You may elect to append upstream and downstream sequences flanking each gene by typing a number in
the box. Leave the box empty to save the coding sequences without flanking sequence.
•
Download the amino acid sequences of the proteins found by your search by cliking the download
button in the corresponding row of the table to create a text file containing all protein sequences in FASTA
format.
•
Download the search results table as a tab-delimited text file, which may be opened in Excel, by
clicking the download button in the corresponding row of the table. The viewer buttons are not included
in the saved table. To save the results table with links to viewer pages, perform your search in Internet
Explorer, copy the table, then paste it into a new workbook in Excel.
•
Download the search results in XML format by clicking the download button in the corresponding row of
the table.
Viewing options
In the top table on the results page, there is a button for viewing the search results in a sortable, expandable table.
Click this button to view the resulting features in a table to which columns may be added using a pair of
controlling lists at the top of the page. All possible parameters are available to select to be columns in your table;
however, all features do not have data for all listed parameters. Further, some of the parameters describe
organisms while some describe proteins. For a full explanation of this table, see interactive table.
The results table displays all features that match all the search terms and parameters. Different features are
displayed in each row of the table. Columns of the table provide the name of the organism, database ID of the
feature, functional annotation of the feature, a button for accessing the viewer for the feature, and a link to the
subsystem(s) for those features that have been included in a subsystem by a curator.
When results are found for more than one organism, the NMPDR focus organisms (if any) are listed before
supporting organisms, in alphabetical order. Within the same organism, results are listed in order of their
database ID numbers (fig| ...).
To have another ID number listed in the database ID column, use the form at the bottom of the page to re-run the
same search, but use the drop-down list to select an Identifier Type, for example, Locus Tag.
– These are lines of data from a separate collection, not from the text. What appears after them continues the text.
`config.mk`:
```
export PLATFORM = sky130hd
export DESIGN_NAME = uart_tx_serializer_flat
export DESIGN_NICKNAME = d
export VERILOG_FILES = /design/src/rtl/uart_tx_serializer_if.sv /design/src/rtl/uart_tx_serializer.sv /design/src/flat_wrapper.sv
export SDC_FILE = /design/constraint.sdc
export NUM_CORES = 1
export LEC_CHECK = 0
export ABC_CLOCK_PERIOD_IN_PS = 2850
export CORE_MARGIN = 2
export CORE_UTILIZATION = 30
export DETAILED_ROUTE_END_ITERATION = 10
export GPL_ROUTABILITY_DRIVEN = 0
export PLACE_DENSITY_LB_ADDON = 0.3
export SLEW_MARGIN = 20
export SYNTH_ARGS = -nofsm -noshare
export SYNTH_HDL_FRONTEND = slang
export SYNTH_SLANG_ARGS = --single-unit
```
`constraint.sdc`:
```
create_clock -name clock -period 2.85 [get_ports clock]
set_input_delay 0.285 -clock clock [delete_from_list [all_inputs] [get_ports clock]]
set_output_delay 0.285 -clock clock [all_outputs]
set_load 0.005 [all_outputs]
```
`src/rtl/uart_tx_serializer_if.sv`:
```
// Upstream byte handshake into the UART transmitter's one-entry holding register.
interface uart_tx_serializer_if #(
  parameter int DATA_BITS = 8
);
  logic [DATA_BITS-1:0] in_data;
  logic                 in_valid;
  logic                 in_ready;

  modport master (output in_data, output in_valid, input in_ready);
  modport slave  (input in_data, input in_valid, output in_ready);
endinterface

```
`src/rtl/uart_tx_serializer.sv`:
```
// UART transmitter: one-entry holding register feeding a bit-timer FSM that
// frames each byte as start, LSB-first data and stop bits with no inter-frame gap.
module uart_tx_serializer #(
  parameter int CLKS_PER_BIT = 217,
  parameter int DATA_BITS    = 8,
  parameter int STOP_BITS    = 1
) (
  input  logic                 clock,
  input  logic                 reset,
  uart_tx_serializer_if.slave  s_in,
  output logic                 tx_out,
  output logic                 busy
);

  localparam int BAUD_W = (CLKS_PER_BIT > 1) ? $clog2(CLKS_PER_BIT) : 1;
  localparam int BIT_W  = $clog2(DATA_BITS + 1);

  localparam logic [BAUD_W-1:0] BAUD_LAST = BAUD_W'(CLKS_PER_BIT - 1);
  localparam logic [BIT_W-1:0]  DATA_LAST = BIT_W'(DATA_BITS - 1);
  localparam logic [BIT_W-1:0]  STOP_LAST = BIT_W'(STOP_BITS - 1);

  localparam logic [1:0] S_IDLE  = 2'd0;
  localparam logic [1:0] S_START = 2'd1;
  localparam logic [1:0] S_DATA  = 2'd2;
  localparam logic [1:0] S_STOP  = 2'd3;

  logic [1:0]           r_state;
  logic [BAUD_W-1:0]    r_baud;
  logic [BIT_W-1:0]     r_bit;
  logic [DATA_BITS-1:0] r_shift;
  logic [DATA_BITS-1:0] r_hold;
  logic                 r_hold_full;
  logic                 r_ready;
  logic                 r_tx;
  logic                 r_busy;

  logic [1:0]           w_state_n;
  logic [BAUD_W-1:0]    w_baud_n;
  logic [BIT_W-1:0]     w_bit_n;
  logic [DATA_BITS-1:0] w_shift_n;
  logic [DATA_BITS-1:0] w_hold_n;
  logic                 w_hold_full_n;
  logic                 w_tx_n;
  logic                 w_accept;
  logic                 w_load;
  logic                 w_baud_end;

  assign w_accept   = s_in.in_valid & r_ready;
  assign w_baud_end = (r_baud == BAUD_LAST);

  // tx_out is registered from the next-state line level, so the line changes
  // on the same edge as the state it belongs to.
  always_comb begin
    w_state_n = r_state;
    w_baud_n  = r_baud;
    w_bit_n   = r_bit;
    w_shift_n = r_shift;
    w_tx_n    = r_tx;
    w_load    = 1'b0;

    case (r_state)
      S_IDLE: begin
        w_tx_n = 1'b1;
        if (r_hold_full) begin
          w_load = 1'b1;
        end
      end
      S_START: begin
        if (w_baud_end) begin
          w_state_n = S_DATA;
          w_baud_n  = '0;
          w_bit_n   = '0;
          w_tx_n    = r_shift[0];
        end else begin
          w_baud_n = r_baud + 1'b1;
        end
      end
      S_DATA: begin
        if (w_baud_end) begin
          w_baud_n = '0;
          if (r_bit == DATA_LAST) begin
            w_state_n = S_STOP;
            w_bit_n   = '0;
            w_tx_n    = 1'b1;
          end else begin
            w_shift_n = {1'b0, r_shift[DATA_BITS-1:1]};
            w_bit_n   = r_bit + 1'b1;
            w_tx_n    = r_shift[1];
          end
        end else begin
          w_baud_n = r_baud + 1'b1;
        end
      end
      default: begin
        // Stop bits reuse the bit counter to count STOP_BITS baud periods.
        if (w_baud_end) begin
          w_baud_n = '0;
          if (r_bit == STOP_LAST) begin
            w_bit_n = '0;
            if (r_hold_full) begin
              w_load = 1'b1;
            end else begin
              w_state_n = S_IDLE;
              w_tx_n    = 1'b1;
            end
          end else begin
            w_bit_n = r_bit + 1'b1;
          end
        end else begin
          w_baud_n = r_baud + 1'b1;
        end
      end
    endcase

    if (w_load) begin
      w_state_n = S_START;
      w_shift_n = r_hold;
      w_baud_n  = '0;
      w_bit_n   = '0;
      w_tx_n    = 1'b0;
    end
  end

  always_comb begin
    w_hold_n      = r_hold;
    w_hold_full_n = r_hold_full;
    if (w_load) begin
      w_hold_full_n = 1'b0;
    end else if (w_accept) begin
      w_hold_full_n = 1'b1;
      w_hold_n      = s_in.in_data;
    end
  end

  always_ff @(posedge clock or posedge reset) begin
    if (reset) begin
      r_state     <= S_IDLE;
      r_baud      <= '0;
      r_bit       <= '0;
      r_shift     <= '0;
      r_hold      <= '0;
      r_hold_full <= 1'b0;
      r_ready     <= 1'b1;
      r_tx        <= 1'b1;
      r_busy      <= 1'b0;
    end else begin
      r_state     <= w_state_n;
      r_baud      <= w_baud_n;
      r_bit       <= w_bit_n;
      r_shift     <= w_shift_n;
      r_hold      <= w_hold_n;
      r_hold_full <= w_hold_full_n;
      r_ready     <= ~w_hold_full_n;
      r_tx        <= w_tx_n;
      r_busy      <= (w_state_n != S_IDLE) | w_hold_full_n;
    end
  end

  assign s_in.in_ready = r_ready;
  assign tx_out        = r_tx;
  assign busy          = r_busy;

endmodule

```
`src/flat_wrapper.sv`:
```
// flat-port wrapper written by rule: the top's interface ports become plain ports
module uart_tx_serializer_flat 
#(
  parameter int CLKS_PER_BIT = 217,
  parameter int DATA_BITS    = 8,
  parameter int STOP_BITS    = 1
)
  (clock, reset, tx_out, busy, s_in_in_data, s_in_in_valid, s_in_in_ready);
  uart_tx_serializer_if #(.DATA_BITS(DATA_BITS)) s_in_i ();
  input  logic clock;
  input  logic reset;
  output logic tx_out;
  output logic busy;
  input wire logic [$bits(s_in_i.in_data)-1:0] s_in_in_data;
  input wire logic [$bits(s_in_i.in_valid)-1:0] s_in_in_valid;
  output wire logic [$bits(s_in_i.in_ready)-1:0] s_in_in_ready;
  assign s_in_i.in_data = s_in_in_data;
  assign s_in_i.in_valid = s_in_in_valid;
  assign s_in_in_ready = s_in_i.in_ready;
  uart_tx_serializer #(.CLKS_PER_BIT(CLKS_PER_BIT), .DATA_BITS(DATA_BITS), .STOP_BITS(STOP_BITS)) u_core (.clock(clock), .reset(reset), .s_in(s_in_i), .tx_out(tx_out), .busy(busy));
endmodule
```
==> impl_metrics.tcl <==
set metrics [dict create \
    yosys_warnings 0 \
    synth_edf_count 0 \
    cts-root-buf "clkbuf_8" \
    place_inst 255 \
    crit_start "u_core.r_state[0]" \
    areaGrowthSynthToFinish_pct 18.5 \
    ys_ff_latch 34 \
    layout_min_cycle_time_ps 2360 \
    hold_violations 0 \
    crit_arrival_ps 2530 \
    antenna_cells 0 \
    finalSetupViolCount 0 \
    die_width_um 82.3 \
    async_reset_ff_share_pct 100 \
    synth_top_cell_area_share_pct 43.5 \
    cp_common_cell "inv_1" \
    die_area_um2 6780 \
    cts_inserted_buffers 5 \
    cts.htree.levels 2 \
    wl_per_cell_um 14.0 \
    grt_pass1_vias 1362 \
    ys_seq_area_share_pct 46.4 \
    start_util_pct 31.1 \
    fmax_ghz 0.424 \
    ant_nets 0 \
    drc 0 \
    cts_tree "yes" \
    die_h_um 82.3 \
    syn_avg_cell_area_um2 10.8 \
    ir_drop_mv 0.329 \
    dpl_cell_area_um2 2040 \
    seq_area_um2 853 \
    final_cell_count_no_fill 263 \
    cts_sinks 34 \
    ctsHoldBuffers 0 \
    worstReg2RegStart "u_core.r_state[0]" \
    final_net_count 207 \
    crit_type "register to register" \
    grt_remaining_overflow 0 \
    synth_nets 191 \
    slew_violations 0 \
    viasPerCell 5.14 \
    end_kind "register" \
    clkLatencyLatePin_ps 290 \
    yosysTopAreaCell "dfrtp_1" \
    grt_max_degree 25 \
    synth_area_leaders "dfrtp_1 (44%), mux2_4 (6.5%), ha_1 (6.1%)" \
    grt_use_total_pct 12.3 \
    cp_cell_sequence "inv_1, ha_1, inv_1, or3_4, o21a_4, and3_4, mux2_4" \
    slowest_stage "dfrtp_1" \
    power_w 0.00201 \
    syn_inst 171 \
    drt_iter0_drc 41 \
    drt-pass1-iter-count 4 \
    p_leak_nw 0.981 \
    drv_cap 0 \
    fillers 585 \
    ios 14 \
    cts_setup_buffers 0 \
    coreArea_um2 5920 \
    grt_first_pass_wirelength_mm 6.29 \
    ctsResizeCount 0 \
    cp_max_fo 12 \
    rsz0062_at_grt "false" \
    final.period_utilization_pct 82.7 \
    cp-start-kind "register" \
    rows 28 \
    powerDensity_nw_per_um2 921 \
    netlist_area_um2 1840 \
    hold_path.class "input port to async pin" \
    status "finished clean" \
    multi_input_area_um2 921 \
    path_clk_slew_ps 70 \
    port_buffers 13 \
    cts_buffer_depth 2 \
    wl_mm 3.69 \
    routed-via-count 1351 \
    relSlewSlack_pct 49.9 \
    finalClockSkew_ps 7.81 \
    crit_required_ps 3020 \
    setup-tns-final_ps 0 \
    worstMarginPinSlew_ps 751 \
    netlist-cell-type-count 49 \
    synth_flop_cell "dfrtp_1" \
    final_area_um2 2180 \
    drive_gt1_share_pct 14.9 \
    dp_hpwl_mm 2.66 \
    antenna_found_initial 0 \
    max_stage_delay_ps 430 \
]
-- logic make-up after synthesis --
kind of cell	synth area share [%]
AO/OA/AOI/OAI	16.5
XOR/XNOR	0.952
adder cells (fa/ha/maj)	6.12
buffers and inverters	3.60
flip-flops	46.4
multiplexers	10.9
AND/OR/NAND/NOR	15.5
-- flip-flops by register name (all words and copies together), names as in the netlist --
register / flops
u_core.r_baud: 8
u_core.s_in.in_ready: 1
u_core.r_hold_full: 1
u_core.r_hold: 8
u_core.r_state: 2
u_core.r_bit: 4
u_core.tx_out: 1
u_core.busy: 1
u_core.r_shift: 8
-- layout by cell type (no fill, tap or decap), types with 2 or more instances in the layout --
| master | instances |
|---|---|
| xnor2_1 | 2 |
| dfstp_2 | 2 |
| ha_1 | 9 |
| clkdlybuf4s50_1 | 13 |
| dfrtp_1 | 32 |
| nor2_1 | 5 |
| a22o_1 | 3 |
| nand3_1 | 9 |
| o31ai_1 | 2 |
| o211a_1 | 2 |
| mux2i_1 | 7 |
| o311ai_0 | 2 |
| inv_1 | 10 |
| nor3_1 | 2 |
| clkbuf_8 | 5 |
| bufinv_16 | 2 |
| and3b_1 | 2 |
| a21oi_1 | 2 |
| nand3b_1 | 2 |
| mux2_4 | 8 |
| o21ai_1 | 3 |
| nand4_1 | 3 |
| o21ai_0 | 18 |
| nand2_1 | 16 |
-- worst max-delay path: cells and delay by family, from the launching register on --
family,cells,cell delay [ps]
AO/OA/AOI/OAI,1,170
adder cells (fa/ha/maj),1,410
buffers and inverters,2,250
flip-flops,1,430
multiplexers,1,300
AND/OR/NAND/NOR,2,680
-- cell type report --
type                       instances  area share [%]
multi-input combinational        122            42.2
timing repair buffer              14            6.31
clock inverter                     3            3.16
inverter                          10            1.72
sequential                        34            39.1
tap                               75            4.30
clock buffer                       5            3.16
-- power by group --
group          total [W]  switching [W]  internal (W)  leakage (nW)
Combinational   0.000675       0.000332      0.000343         0.487
Clock           0.000537       0.000187      0.000350        0.0683
Sequential      0.000797       0.000133      0.000664         0.425
Total            0.00201       0.000651       0.00136         0.981
-- per-stage QoR --
stage / worst slack (ps) / hold WS (ps) / utilization, %
after CTS: 511 / 289 / 36.8
after floorplan: 850 / 425 / -
final: 493 / 288 / 36.8
after global routing: 371 / 348 / 36.8
after detailed placement: 524 / 473 / 34.5
after global placement: 581 / 477 / 34.5
-- synth_stat cells, drive strengths merged, types with 2 or more instances --
cell     n
dfrtp   32
o21ai   22
nand2   16
inv     10
ha       9
mux2     9
nand3    9
mux2i    7
nor2     5
a22o     3
buf      3
nand4    3
o311ai   3
a21oi    2
and3     2
and3b    2
clkbuf   2
dfstp    2
nand3b   2
nor3     2
o211a    2
o31ai    2
or3      2
xnor2    2
-- final timing paths --
check | endpoint | slack, ps | depth (start not counted)
max | u_core.r_hold[6] | 490 | 7
min reg2reg | u_core.r_shift[5] | 500 | 2
min | u_core.r_hold_full | 290 | 2
max reg2reg | u_core.r_hold[6] | 490 | 7
min in group clock | u_core.r_shift[5] | 500 | 2
max in group asynchronous | u_core.tx_out | 1840 | 3
-- metal layers --
layer	vias to the layer above	GRT usage, %	routed length [um]
met2	24	19.4	1690
met3	6	2.39	110
li1	664	-	-
met5	-	0	0
met1	657	16.3	1810
met4	0	6.00	72
(Power assumes the default switching activity.)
To add a column containing all ID types, or aliases, use the form at the bottom of the page to re-run the same
search, but use the check box to select "Show alias links." If there is an alias type you are particularly interested in
and you aren't sure what it is called, e.g. those that start with "gi|", enter that into the box, and that type of ID will
be first in the list of aliases if it is available.
Summary
The gene product that you want to study may be located in the NMPDR by searching for one or more text strings
in a keyword search, or by searching directly for the protein or nucleic acid sequence using BLAST or Scan. The
results of these searches are presented in a table with links to a new NMPDR Viewer environment, which provides
tools for comparative analysis with other genomes. Sequence search results are presented with a link to a Context
viewer, which localizes the pattern match within the chromosomal environment.